Here is the general explanation from the link

  • WhatsApp server is almost completely implemented in Erlang.

  • Server systems that do the backend message routing are done in Erlang.

  • Great achievement is that the number of active users is managed with a really small server footprint. Team consensus is that it is largely because of Erlang.

  • Interesting to note Facebook Chat was written in Erlang in 2009, but they went away from it because it was hard to find qualified programmers.

  • WhatsApp server has started from ejabberd

  • Ejabberd is a famous open source Jabber server written in Erlang.

  • Originally chosen because its open, had great reviews by developers, ease of start and the promise of Erlang’s long term suitability for large communication system.

  • The next few years were spent re-writing and modifying quite a few parts of ejabberd, including switching from XMPP to internally developed protocol, restructuring the code base and redesigning some core components, and making lots of important modifications to Erlang VM to optimize server performance.

  • To handle 50 billion messages a day the focus is on making a reliable system that works. Monetization is something to look at later, it’s far far down the road.

  • A primary gauge of system health is message queue length. The message queue length of all the processes on a node is constantly monitored and an alert is sent out if they accumulate backlog beyond a preset threshold. If one or more processes falls behind that is alerted on, which gives a pointer to the next bottleneck to attack.

  • Multimedia messages are sent by uploading the image, audio or video to be sent to an HTTP server and then sending a link to the content along with its Base64 encoded thumbnail (if applicable).

  • Some code is usually pushed every day. Often, it’s multiple times a day, though in general peak traffic times are avoided. Erlang helps being aggressive in getting fixes and features into production. Hot-loading means updates can be pushed without restarts or traffic shifting. Mistakes can usually be undone very quickly, again by hot-loading. Systems tend to be much more loosely-coupled which makes it very easy to roll changes out incrementally.

  • What protocol is used in Whatsapp app?
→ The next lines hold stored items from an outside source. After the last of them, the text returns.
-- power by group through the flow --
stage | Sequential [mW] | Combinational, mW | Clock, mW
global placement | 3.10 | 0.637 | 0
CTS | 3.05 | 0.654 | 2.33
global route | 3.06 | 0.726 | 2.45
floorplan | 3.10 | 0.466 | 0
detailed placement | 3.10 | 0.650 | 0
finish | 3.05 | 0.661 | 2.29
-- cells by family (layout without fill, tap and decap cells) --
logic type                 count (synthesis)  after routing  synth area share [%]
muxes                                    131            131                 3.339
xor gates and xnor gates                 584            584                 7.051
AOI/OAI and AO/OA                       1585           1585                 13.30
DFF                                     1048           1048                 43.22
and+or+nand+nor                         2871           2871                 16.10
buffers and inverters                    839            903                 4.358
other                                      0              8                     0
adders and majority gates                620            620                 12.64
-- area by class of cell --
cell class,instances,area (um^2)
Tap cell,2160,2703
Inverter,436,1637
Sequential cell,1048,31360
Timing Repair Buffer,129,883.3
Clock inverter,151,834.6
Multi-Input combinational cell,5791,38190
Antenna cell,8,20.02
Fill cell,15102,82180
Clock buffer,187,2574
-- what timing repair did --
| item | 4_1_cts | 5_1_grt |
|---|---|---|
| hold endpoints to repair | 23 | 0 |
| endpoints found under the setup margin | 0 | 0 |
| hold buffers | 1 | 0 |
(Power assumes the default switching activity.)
**src/rtl/core/cntg_pkg.sv**
```systemverilog
// Shared constants, types and step functions for the normalisation cube map core.
// Used by every module under rtl/core; depends on nothing.
package cntg_pkg;

  localparam int FRAC_BITS = 16;
  localparam int FACE_W    = 3;
  localparam int TEX_W     = 10;
  localparam int CFG_W     = 11;
  localparam int SPAN_W    = 10;
  localparam int Q_W       = 18;   // coordinate quotient, 0..2*ONE
  localparam int MAG_W     = 17;   // component magnitude, 0..ONE
  localparam int SQ_W      = 34;   // squared length, at most 3*ONE*ONE
  localparam int RAD_W     = 36;   // squared length padded to whole digit pairs
  localparam int ROOT_W    = 18;
  localparam int LEN_W     = 17;
  localparam int RQ_W      = 18;
  localparam int PROD_W    = 34;
  localparam int M_W       = 18;
  localparam int ENC_W     = 28;
  localparam int BYTE_W    = 8;

  localparam int STEPS_PER_STAGE = 3;
  localparam int DIV_STAGES      = 6;   // 18 quotient / root bits at 3 per stage

  localparam logic [MAG_W-1:0]  FX_ONE    = 17'h10000;
  localparam logic [Q_W-1:0]    Q_ONE     = 18'h10000;
  localparam logic [LEN_W-1:0]  RCP_SEED  = 17'd16384;  // 2^32 >> 18
  localparam logic [CFG_W-1:0]  MIN_SIZE  = 11'd2;
  localparam logic [CFG_W-1:0]  MAX_SIZE  = 11'd1024;
  localparam logic [SPAN_W-1:0] SPAN_RST  = 10'd255;
  localparam logic [BYTE_W-1:0] BYTE_MID  = 8'd127;
  localparam logic [BYTE_W-1:0] BYTE_MAX  = 8'd255;

  localparam logic [FACE_W-1:0] FACE_POS_X = 3'd0;
  localparam logic [FACE_W-1:0] FACE_NEG_X = 3'd1;
  localparam logic [FACE_W-1:0] FACE_POS_Y = 3'd2;
  localparam logic [FACE_W-1:0] FACE_NEG_Y = 3'd3;
  localparam logic [FACE_W-1:0] FACE_POS_Z = 3'd4;
  localparam logic [FACE_W-1:0] FACE_NEG_Z = 3'd5;

  typedef struct packed {
    logic                   bad;
    logic [2:0]             neg;
    logic [2:0][MAG_W-1:0]  mag;
  } vec_t;

  typedef struct packed {
    logic [SPAN_W-1:0] rem;
    logic [Q_W-1:0]    q;
  } cdiv_t;

  typedef struct packed {
    logic [ROOT_W+1:0] rem;
    logic [ROOT_W-1:0] root;
    logic [RAD_W-1:0]  x;
  } sqrt_t;

  typedef struct packed {
    logic [LEN_W-1:0] rem;
    logic [RQ_W-1:0]  q;
  } rcp_t;

  // restoring division, three quotient bits
  function automatic cdiv_t cdiv_step(cdiv_t st, logic first_bit, logic [SPAN_W-1:0] d);
    cdiv_t         r;
    logic [SPAN_W:0] t;
    logic          b;
    r = st;
    for (int j = 0; j < STEPS_PER_STAGE; j++) begin
      b = (j == 0) ? first_bit : 1'b0;
      t = {r.rem, b};
      if (t >= {1'b0, d}) begin
        t   = t - {1'b0, d};
        r.q = {r.q[Q_W-2:0], 1'b1};
      end else begin
        r.q = {r.q[Q_W-2:0], 1'b0};
      end
      r.rem = t[SPAN_W-1:0];
    end
    return r;
  endfunction

  // digit-by-digit square root, three result bits
  function automatic sqrt_t sqrt_step(sqrt_t st);
    sqrt_t             r;
    logic [ROOT_W+3:0] t;
    logic [ROOT_W+3:0] trial;
    r = st;
    for (int j = 0; j < STEPS_PER_STAGE; j++) begin
      t     = {r.rem, r.x[RAD_W-1:RAD_W-2]};
      trial = {2'b00, r.root, 2'b01};
      if (t >= trial) begin
        t      = t - trial;
        r.root = {r.root[ROOT_W-2:0], 1'b1};
      end else begin
        r.root = {r.root[ROOT_W-2:0], 1'b0};
      end
      r.rem = t[ROOT_W+1:0];
      r.x   = {r.x[RAD_W-3:0], 2'b00};
    end
    return r;
  endfunction

  // reciprocal division, dividend bits below the seed are all zero
  function automatic rcp_t rcp_step(rcp_t st, logic [LEN_W-1:0] d);
    rcp_t           r;
    logic [LEN_W:0] t;
    r = st;
    for (int j = 0; j < STEPS_PER_STAGE; j++) begin
      t = {r.rem, 1'b0};
      if (t >= {1'b0, d}) begin
        t   = t - {1'b0, d};
        r.q = {r.q[RQ_W-2:0], 1'b1};
      end else begin
        r.q = {r.q[RQ_W-2:0], 1'b0};
      end
      r.rem = t[LEN_W-1:0];
    end
    return r;
  endfunction

endpackage

```
**src/rtl/core/cntg_coord_div.sv**
```systemverilog
// Pipelined texel-to-coordinate divider, two lanes (u and v), 3 bits per stage.
// Depends on cntg_pkg.
module cntg_coord_div (
  input  logic                            clk,
  input  logic                            rst_n,
  input  logic                            en,
  input  logic                            in_valid,
  input  logic [cntg_pkg::FACE_W-1:0]     in_face,
  input  logic [cntg_pkg::TEX_W-1:0]      in_u,
  input  logic [cntg_pkg::TEX_W-1:0]      in_v,
  input  logic [cntg_pkg::SPAN_W-1:0]     span,
  output logic                            out_valid,
  output logic [cntg_pkg::FACE_W-1:0]     out_face,
  output logic [cntg_pkg::Q_W-1:0]        out_qu,
  output logic [cntg_pkg::Q_W-1:0]        out_qv
);

  cntg_pkg::cdiv_t                     u_r   [cntg_pkg::DIV_STAGES];
  cntg_pkg::cdiv_t                     v_r   [cntg_pkg::DIV_STAGES];
  cntg_pkg::cdiv_t                     u_nxt [cntg_pkg::DIV_STAGES];
  cntg_pkg::cdiv_t                     v_nxt [cntg_pkg::DIV_STAGES];
  logic [cntg_pkg::FACE_W-1:0]         face_r[cntg_pkg::DIV_STAGES];
  logic [cntg_pkg::DIV_STAGES-1:0]     vld_r;
  cntg_pkg::cdiv_t                     seed_u, seed_v;

  // 2*c<<16 / span: the top bits leave c>>1 as remainder, c[0] enters first
  always_comb begin
    seed_u.rem = {1'b0, in_u[cntg_pkg::TEX_W-1:1]};
    seed_u.q   = '0;
    seed_v.rem = {1'b0, in_v[cntg_pkg::TEX_W-1:1]};
    seed_v.q   = '0;
    u_nxt[0] = cntg_pkg::cdiv_step(seed_u, in_u[0], span);
    v_nxt[0] = cntg_pkg::cdiv_step(seed_v, in_v[0], span);
    for (int s = 1; s < cntg_pkg::DIV_STAGES; s++) begin
      u_nxt[s] = cntg_pkg::cdiv_step(u_r[s-1], 1'b0, span);
      v_nxt[s] = cntg_pkg::cdiv_step(v_r[s-1], 1'b0, span);
    end
  end

  always_ff @(posedge clk) begin
    if (!rst_n) begin
      vld_r <= '0;
    end else if (en) begin
      vld_r <= {vld_r[cntg_pkg::DIV_STAGES-2:0], in_valid};
    end
  end

  always_ff @(posedge clk) begin
    if (en) begin
      u_r       <= u_nxt;
      v_r       <= v_nxt;
      face_r[0] <= in_face;
      for (int s = 1; s < cntg_pkg::DIV_STAGES; s++) begin
        face_r[s] <= face_r[s-1];
      end
    end
  end

  assign out_valid = vld_r[cntg_pkg::DIV_STAGES-1];
  assign out_face  = face_r[cntg_pkg::DIV_STAGES-1];
  assign out_qu    = u_r[cntg_pkg::DIV_STAGES-1].q;
  assign out_qv    = v_r[cntg_pkg::DIV_STAGES-1].q;

endmodule

```
## config.mk

```make
export PLATFORM = sky130hd
export DESIGN_NAME = cntg_recip
export DESIGN_NICKNAME = d
export VERILOG_FILES = /design/src/rtl/core/cntg_pkg.sv /design/src/rtl/core/cntg_recip.sv
export SDC_FILE = /design/constraint.sdc
export NUM_CORES = 1
export LEC_CHECK = 0
export ABC_AREA = 1
export CELL_PAD_IN_SITES_DETAIL_PLACEMENT = 0
export CELL_PAD_IN_SITES_GLOBAL_PLACEMENT = 1
export CORE_ASPECT_RATIO = 0.5
export CORE_UTILIZATION = 38
export DETAILED_ROUTE_END_ITERATION = 12
export DONT_BUFFER_PORTS = 1
export PLACE_DENSITY_LB_ADDON = 0.1
export SETUP_SLACK_MARGIN = 0.15
export SLEW_MARGIN = 0
export SYNTH_ARGS = -nofsm -noshare
export SYNTH_HDL_FRONTEND = slang
export SYNTH_SLANG_ARGS = --single-unit
```

## constraint.sdc

```tcl
create_clock -name clk -period 6.5 [get_ports clk]
set_input_delay 1.3 -clock clk [delete_from_list [all_inputs] [get_ports clk]]
set_output_delay 1.3 -clock clk [all_outputs]
set_load 0.01 [all_outputs]
```
<file path="src/hw/rtl/shat_pkg.sv">
// ----------------------------------------------------------------------------
// shat_pkg
// shared types and constants of the speed-hold autothrottle
// ----------------------------------------------------------------------------
package shat_pkg;

    // configuration register indexes
    localparam logic [1:0] REG_MIN_SPEED    = 2'd0;
    localparam logic [1:0] REG_MAX_SPEED    = 2'd1;
    localparam logic [1:0] REG_BURNER_DELTA = 2'd2;

    // configuration reset values, 1/16 kt
    localparam logic [13:0] MIN_SPEED_RST    = 14'd3200;
    localparam logic [13:0] MAX_SPEED_RST    = 14'd12800;
    localparam logic [13:0] BURNER_DELTA_RST = 14'd11200;

    // speed limits and error thresholds, 1/16 kt
    localparam logic signed [15:0] TGT_MARGIN  = 16'sd320;
    localparam logic signed [15:0] OVER_BIAS   = 16'sd640;
    localparam logic signed [15:0] IDLE_ERR    = -16'sd800;
    localparam logic signed [15:0] PROP_OFFSET = 16'sd1600;

    // acceleration clip, 1/256 ft/s^2
    localparam logic signed [15:0] ACCEL_CLIP    = 16'sd1280;
    localparam logic signed [11:0] ACCEL_CLIP_12 = 12'sd1280;

    // reciprocals, exact over the operand ranges used
    localparam logic [19:0] PROP_RECIP  = 20'd536871;     // ceil(2^26 / 125)
    localparam int          PROP_SHIFT  = 26;
    localparam logic [16:0] PITCH_RECIP = 17'd69906;      // ceil(2^20 / 15)
    localparam int          PITCH_SHIFT = 20;
    localparam logic [31:0] STEP_RECIP  = 32'd2199023256; // ceil(2^38 / 125)
    localparam int          STEP_SHIFT  = 38;

    // throttle and integrator limits
    localparam logic signed [18:0] THR_FULL  = 19'sd24576; // 1.5 in Q14
    localparam logic signed [18:0] THR_CAP   = 19'sd16220; // 0.99 in Q14
    localparam logic [14:0]        THR_TRACK_MAX = 15'd18404; // cap plus largest stick term
    localparam logic [14:0]        THR_FULL_U    = 15'd24576;
    localparam logic signed [27:0] INTEG_LIM = 28'sd25165824; // 1.5 in Q24

    typedef enum logic [1:0] {
        LAW_IDLE   = 2'd0,
        LAW_BURNER = 2'd1,
        LAW_TRACK  = 2'd2
    } law_t;

    // after target clamp and error
    typedef struct packed {
        law_t               mode;
        logic signed [15:0] err;
        logic signed [15:0] tgt;
        logic               p_neg;
        logic [18:0]        p_mag;
        logic [15:0]        stick_mag;
        logic [15:0]        dt;
    } front_t;

    // after the first multiplies
    typedef struct packed {
        law_t        mode;
        logic        err_pos;
        logic        err_neg;
        logic [17:0] prop;
        logic        p_neg;
        logic [34:0] prod;
        logic [11:0] pitch_add;
        logic        on_speed;
    } scale_t;

    // integrator step ready
    typedef struct packed {
        law_t        mode;
        logic        err_pos;
        logic        err_neg;
        logic [17:0] prop;
        logic        p_neg;
        logic [25:0] step_mag;
        logic [11:0] pitch_add;
        logic        on_speed;
    } step_t;

endpackage

</file>
<file path="src/hw/rtl/speed_hold_autothrottle_unit.sv">
// ----------------------------------------------------------------------------
// speed_hold_autothrottle_unit
// speed-hold autothrottle law, one control tick per request
// ----------------------------------------------------------------------------
// Takes one control tick per request and returns one throttle command with
// an on-speed flag. A new request is taken every clock cycle while the
// result side does not stall; each request passes through the input register,
// clamp/error stage, two multiply stages and the result register. The
// integrator closes in the last stage, so ticks that follow each other
// directly see each other's integrator update. While a result waits,
// requests keep flowing into the empty stages. Configuration writes take
// effect at once and belong between bursts of requests, with the pipeline
// drained.
// ----------------------------------------------------------------------------
module speed_hold_autothrottle_unit (
    input  logic               clk,
    input  logic               rst_n,
    // configuration
    input  logic               cfg_valid,
    output logic               cfg_ready,
    input  logic [1:0]         cfg_index,
    input  logic [13:0]        cfg_data,
    // tick requests
    input  logic               in_valid,
    output logic               in_ready,
    input  logic [13:0]        target_speed,
    input  logic [13:0]        current_speed,
    input  logic signed [15:0] accel,
    input  logic signed [15:0] pitch_stick,
    input  logic               add_pitch,
    input  logic [15:0]        tick_len,
    // throttle results
    output logic               out_valid,
    input  logic               out_ready,
    output logic [14:0]        throttle,
    output logic               on_speed
);
    import shat_pkg::*;

    // configuration registers, 1/16 kt
    logic [13:0] min_speed_reg;
    logic [13:0] max_speed_reg;
    logic [13:0] burner_delta_reg;

    // stage links
    logic   s1_valid;
    logic   s1_ready;
    front_t s1_data;
    logic   s3_valid;
    logic   s3_ready;
    step_t  s3_data;

    // writes are always taken
    assign cfg_ready = 1'b1;

    always_ff @(posedge clk or negedge rst_n)
    begin
        if (!rst_n)
        begin
            min_speed_reg    <= MIN_SPEED_RST;
            max_speed_reg    <= MAX_SPEED_RST;
            burner_delta_reg <= BURNER_DELTA_RST;
        end
        else if (cfg_valid && cfg_ready)
        begin
            unique case (cfg_index)
                REG_MIN_SPEED:    min_speed_reg    <= cfg_data;
                REG_MAX_SPEED:    max_speed_reg    <= cfg_data;
                REG_BURNER_DELTA: burner_delta_reg <= cfg_data;
                default:          ; // unused index, write dropped
            endcase
        end
    end

    // input register, target clamp, error and law choice
    shat_front u_front (
        .clk           (clk),
        .rst_n         (rst_n),
        .in_valid      (in_valid),
        .in_ready      (in_ready),
        .target_speed  (target_speed),
        .current_speed (current_speed),
        .accel         (accel),
        .pitch_stick   (pitch_stick),
        .add_pitch     (add_pitch),
        .tick_len      (tick_len),
        .min_speed     (min_speed_reg),
        .max_speed     (max_speed_reg),
        .burner_delta  (burner_delta_reg),
        .s1_valid      (s1_valid),
        .s1_ready      (s1_ready),
        .s1_data       (s1_data)
    );

    // proportional term, stick term and integrator step by reciprocal multiply
    shat_scale u_scale (
        .clk      (clk),
        .rst_n    (rst_n),
        .s1_valid (s1_valid),
        .s1_ready (s1_ready),
        .s1_data  (s1_data),
        .s3_valid (s3_valid),
        .s3_ready (s3_ready),
        .s3_data  (s3_data)
    );

    // integrator, throttle limits and result register
    shat_law u_law (
        .clk       (clk),
        .rst_n     (rst_n),
        .s3_valid  (s3_valid),
        .s3_ready  (s3_ready),
        .s3_data   (s3_data),
        .out_valid (out_valid),
        .out_ready (out_ready),
        .throttle  (throttle),
        .on_speed  (on_speed)
    );

endmodule

</file>
<file path="src/hw/rtl/shat_front.sv">
// ----------------------------------------------------------------------------
// shat_front
// input register, target clamp, speed error and law selection
// ----------------------------------------------------------------------------
module shat_front (
    input  logic                  clk,
    input  logic                  rst_n,
    input  logic                  in_valid,
    output logic                  in_ready,
    input  logic [13:0]           target_speed,
    input  logic [13:0]           current_speed,
    input  logic signed [15:0]    accel,
    input  logic signed [15:0]    pitch_stick,
    input  logic                  add_pitch,
    input  logic [15:0]           tick_len,
    input  logic [13:0]           min_speed,
    input  logic [13:0]           max_speed,
    input  logic [13:0]           burner_delta,
    output logic                  s1_valid,
    input  logic                  s1_ready,
    output shat_pkg::front_t      s1_data
);
    import shat_pkg::*;

    typedef struct packed {
        logic [13:0]        target_speed;
        logic [13:0]        current_speed;
        logic signed [15:0] accel;
        logic signed [15:0] pitch_stick;
        logic               add_pitch;
        logic [15:0]        tick_len;
    } tick_t;

    logic   in_valid_reg;
    tick_t  raw_reg;
    logic   s1_valid_reg;
    front_t s1_reg;
    front_t s1_next;
    logic   rdy1;

    logic signed [15:0] min_s;
    logic signed [15:0] hi_s;
    logic signed [15:0] tgt_in_s;
    logic signed [15:0] tgt_lo_s;
    logic signed [15:0] cur_s;
    logic signed [15:0] bdelta_s;
    logic signed [15:0] err_s;
    logic signed [15:0] tgt_s;
    logic               over;
    logic signed [11:0] acc_c;
    logic signed [20:0] err_w;
    logic signed [20:0] acc_w;
    logic signed [20:0] p_s;
    logic [20:0]        p_abs;
    logic [15:0]        stick_u;
    logic [15:0]        stick_abs;
    law_t               mode;

    assign rdy1     = !s1_valid_reg || s1_ready;
    assign in_ready = !in_valid_reg || rdy1;
    assign s1_valid = s1_valid_reg;
    assign s1_data  = s1_reg;

    always_comb
    begin
        min_s    = signed'({2'b00, min_speed});
        hi_s     = signed'({2'b00, max_speed}) - TGT_MARGIN;
        tgt_in_s = signed'({2'b00, raw_reg.target_speed});
        cur_s    = signed'({2'b00, raw_reg.current_speed});
        bdelta_s = signed'({2'b00, burner_delta});
        tgt_lo_s = (raw_reg.target_speed < min_speed) ? min_s : tgt_in_s;
        // upper clamp applied second, so it wins on inverted limits
        over     = tgt_lo_s > hi_s;
        tgt_s    = over ? hi_s : tgt_lo_s;
        err_s    = over ? (hi_s - cur_s - OVER_BIAS) : (tgt_lo_s - cur_s);
    end

    always_comb
    begin
        priority if (err_s < IDLE_ERR)
            mode = LAW_IDLE;
        else if (err_s >= bdelta_s)
            mode = LAW_BURNER;
        else
            mode = LAW_TRACK;
    end

    always_comb
    begin
        priority if (raw_reg.accel > ACCEL_CLIP)
            acc_c = ACCEL_CLIP_12;
        else if (raw_reg.accel < -ACCEL_CLIP)
            acc_c = -ACCEL_CLIP_12;
        else
            acc_c = signed'(raw_reg.accel[11:0]);
    end

    // 16*err - 5*a, magnitude fits 19 bits whenever the tracking law runs
    always_comb
    begin
        err_w = {{5{err_s[15]}}, err_s};
        acc_w = {{9{acc_c[11]}}, acc_c};
        p_s   = (err_w <<< 4) - (acc_w <<< 2) - acc_w;
        p_abs = p_s[20] ? unsigned'(-p_s) : unsigned'(p_s);
    end

    always_comb
    begin
        stick_u   = unsigned'(raw_reg.pitch_stick);
        stick_abs = stick_u[15] ? (~stick_u + 16'd1) : stick_u;
    end

    always_comb
    begin
        s1_next.mode      = mode;
        s1_next.err       = err_s;
        s1_next.tgt       = tgt_s;
        s1_next.p_neg     = p_s[20];
        s1_next.p_mag     = p_abs[18:0];
        s1_next.stick_mag = raw_reg.add_pitch ? stick_abs : 16'd0;
        s1_next.dt        = raw_reg.tick_len;
    end

    always_ff @(posedge clk or negedge rst_n)
    begin
        if (!rst_n)
        begin
            in_valid_reg <= 1'b0;
            s1_valid_reg <= 1'b0;
        end
        else
        begin
            if (in_ready)
                in_valid_reg <= in_valid;
            if (rdy1)
                s1_valid_reg <= in_valid_reg;
        end
    end

    always_ff @(posedge clk)
    begin
        if (in_ready && in_valid)
        begin
            raw_reg.target_speed  <= target_speed;
            raw_reg.current_speed <= current_speed;
            raw_reg.accel         <= accel;
            raw_reg.pitch_stick   <= pitch_stick;
            raw_reg.add_pitch     <= add_pitch;
            raw_reg.tick_len      <= tick_len;
        end
        if (rdy1 && in_valid_reg)
            s1_reg <= s1_next;
    end

endmodule

</file>
<file path="src/hw/rtl/shat_scale.sv">
// ----------------------------------------------------------------------------
// shat_scale
// proportional term, integrator step and stick term, two multiply stages
// ----------------------------------------------------------------------------
module shat_scale (
    input  logic             clk,
    input  logic             rst_n,
    input  logic             s1_valid,
    output logic             s1_ready,
    input  shat_pkg::front_t s1_data,
    output logic             s3_valid,
    input  logic             s3_ready,
    output shat_pkg::step_t  s3_data
);
    import shat_pkg::*;

    logic   s2_valid_reg;
    scale_t s2_reg;
    scale_t s2_next;
    logic   s3_valid_reg;
    step_t  s3_reg;
    step_t  s3_next;
    logic   rdy2;
    logic   rdy3;

    logic signed [15:0] v_sum;
    logic [14:0]        v;
    logic [19:0]        x;
    logic [39:0]        pq;
    logic [17:0]        prop;
    logic [32:0]        pp;
    logic [15:0]        aerr;
    logic [17:0]        ten_aerr;
    logic [31:0]        y;
    logic [63:0]        qq;

    assign rdy3     = !s3_valid_reg || s3_ready;
    assign rdy2     = !s2_valid_reg || rdy3;
    assign s1_ready = rdy2;
    assign s3_valid = s3_valid_reg;
    assign s3_data  = s3_reg;

    // (err + 1600) * 1024 / 125 = 8v + floor(24v / 125)
    always_comb
    begin
        v_sum = s1_data.err + PROP_OFFSET;
        v     = unsigned'(v_sum[14:0]);
        x     = {1'b0, v, 4'b0000} + {2'b00, v, 3'b000};
        pq    = 40'(x) * 40'(PROP_RECIP);
        prop  = {v, 3'b000} + {6'd0, pq[PROP_SHIFT+11:PROP_SHIFT]};
    end

    // |stick| / 15
    always_comb
    begin
        pp = 33'(s1_data.stick_mag) * 33'(PITCH_RECIP);
    end

    // on-speed: 10*|err| below the clamped target
    always_comb
    begin
        aerr     = s1_data.err[15] ? unsigned'(-s1_data.err) : unsigned'(s1_data.err);
        ten_aerr = {aerr[14:0], 3'b000} + {2'b00, aerr[14:0], 1'b0};
    end

    always_comb
    begin
        s2_next.mode      = s1_data.mode;
        s2_next.err_pos   = !s1_data.err[15] && (s1_data.err != 16'sd0);
        s2_next.err_neg   = s1_data.err[15];
        s2_next.prop      = prop;
        s2_next.p_neg     = s1_data.p_neg;
        s2_next.prod      = 35'(s1_data.p_mag) * 35'(s1_data.dt);
        s2_next.pitch_add = pp[PITCH_SHIFT+11:PITCH_SHIFT];
        s2_next.on_speed  = !s1_data.tgt[15] && (ten_aerr < {3'b000, s1_data.tgt[14:0]});
    end

    // truncated |prod| / 1000 as (|prod| >> 3) / 125
    always_comb
    begin
        y  = s2_reg.prod[34:3];
        qq = 64'(y) * 64'(STEP_RECIP);
    end

    always_comb
    begin
        s3_next.mode      = s2_reg.mode;
        s3_next.err_pos   = s2_reg.err_pos;
        s3_next.err_neg   = s2_reg.err_neg;
        s3_next.prop      = s2_reg.prop;
        s3_next.p_neg     = s2_reg.p_neg;
        s3_next.step_mag  = qq[STEP_SHIFT+25:STEP_SHIFT];
        s3_next.pitch_add = s2_reg.pitch_add;
        s3_next.on_speed  = s2_reg.on_speed;
    end

    always_ff @(posedge clk or negedge rst_n)
    begin
        if (!rst_n)
        begin
            s2_valid_reg <= 1'b0;
            s3_valid_reg <= 1'b0;
        end
        else
        begin
            if (rdy2)
                s2_valid_reg <= s1_valid;
            if (rdy3)
                s3_valid_reg <= s2_valid_reg;
        end
    end

    always_ff @(posedge clk)
    begin
        if (rdy2 && s1_valid)
            s2_reg <= s2_next;
        if (rdy3 && s2_valid_reg)
            s3_reg <= s3_next;
    end

endmodule

</file>
<file path="src/hw/rtl/shat_law.sv">
// ----------------------------------------------------------------------------
// shat_law
// integrator update, throttle law and result register
// ----------------------------------------------------------------------------
module shat_law (
    input  logic            clk,
    input  logic            rst_n,
    input  logic            s3_valid,
    output logic            s3_ready,
    input  shat_pkg::step_t s3_data,
    output logic            out_valid,
    input  logic            out_ready,
    output logic [14:0]     throttle,
    output logic            on_speed
);
    import shat_pkg::*;

    logic               out_valid_reg;
    logic [14:0]        throttle_reg;
    logic [14:0]        throttle_next;
    logic               on_speed_reg;
    logic signed [25:0] integral_reg;
    logic signed [25:0] integral_next;
    logic               rdy_out;
    logic               fire;

    logic signed [27:0] mag_s;
    logic signed [27:0] step_s;
    logic signed [27:0] sum_s;
    logic signed [27:0] integ_c;
    logic signed [15:0] integ_q14;
    logic signed [18:0] thr_track;
    logic signed [18:0] thr_base;
    logic signed [18:0] thr_sum;

    assign rdy_out   = !out_valid_reg || out_ready;
    assign s3_ready  = rdy_out;
    assign fire      = s3_valid && rdy_out;
    assign out_valid = out_valid_reg;
    assign throttle  = throttle_reg;
    assign on_speed  = on_speed_reg;

    always_comb
    begin
        mag_s  = signed'({2'b00, s3_data.step_mag});
        step_s = s3_data.p_neg ? -mag_s : mag_s;
        sum_s  = {{2{integral_reg[25]}}, integral_reg} + step_s;
        // sign disagreement with the error zeroes the integrator
        priority if (s3_data.err_pos && sum_s < 28'sd0)
            integ_c = 28'sd0;
        else if (s3_data.err_neg && sum_s > 28'sd0)
            integ_c = 28'sd0;
        else if (sum_s > INTEG_LIM)
            integ_c = INTEG_LIM;
        else if (sum_s < -INTEG_LIM)
            integ_c = -INTEG_LIM;
        else
            integ_c = sum_s;
        integral_next = integ_c[25:0];
    end

    always_comb
    begin
        integ_q14 = integ_c[25:10];
        thr_track = signed'({1'b0, s3_data.prop}) + {{3{integ_q14[15]}}, integ_q14};
        if (thr_track > THR_CAP)
            thr_track = THR_CAP;
        unique case (s3_data.mode)
            LAW_IDLE:   thr_base = 19'sd0;
            LAW_BURNER: thr_base = THR_FULL;
            LAW_TRACK:  thr_base = thr_track;
            default:    thr_base = 19'sd0;
        endcase
        thr_sum = thr_base + signed'({7'd0, s3_data.pitch_add});
        priority if (thr_sum > THR_FULL)
            throttle_next = THR_FULL_U;
        else if (thr_sum < 19'sd0)
            throttle_next = 15'd0;
        else
            throttle_next = unsigned'(thr_sum[14:0]);
    end

    always_ff @(posedge clk or negedge rst_n)
    begin
        if (!rst_n)
        begin
            out_valid_reg <= 1'b0;
            integral_reg  <= 26'sd0;
        end
        else
        begin
            if (rdy_out)
                out_valid_reg <= s3_valid;
            if (fire && s3_data.mode == LAW_TRACK)
                integral_reg <= integral_next;
        end
    end

    always_ff @(posedge clk)
    begin
        if (fire)
        begin
            throttle_reg <= throttle_next;
            on_speed_reg <= s3_data.on_speed;
        end
    end

endmodule

</file>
SSL socket to the WhatsApp server pools. All messages are queued on the server until the client reconnects to retrieve the messages. The successful retrieval of a message is sent back to the whatsapp server which forwards this status back to the original sender (which will see that as a "checkmark" icon next to the message). Messages are wiped from the server memory as soon as the client has accepted the message

  • How does the registration process work internally in Whatsapp? WhatsApp used to create a username/password based on the phone IMEI number. This was changed recently. WhatsApp now uses a general request from the app to send a unique 5 digit PIN. WhatsApp will then send a SMS to the indicated phone number (this means the WhatsApp client no longer needs to run on the same phone). Based on the pin number the app then request a unique key from WhatsApp. This key is used as "password" for all future calls. (this "permanent" key is stored on the device). This also means that registering a new device will invalidate the key on the old device.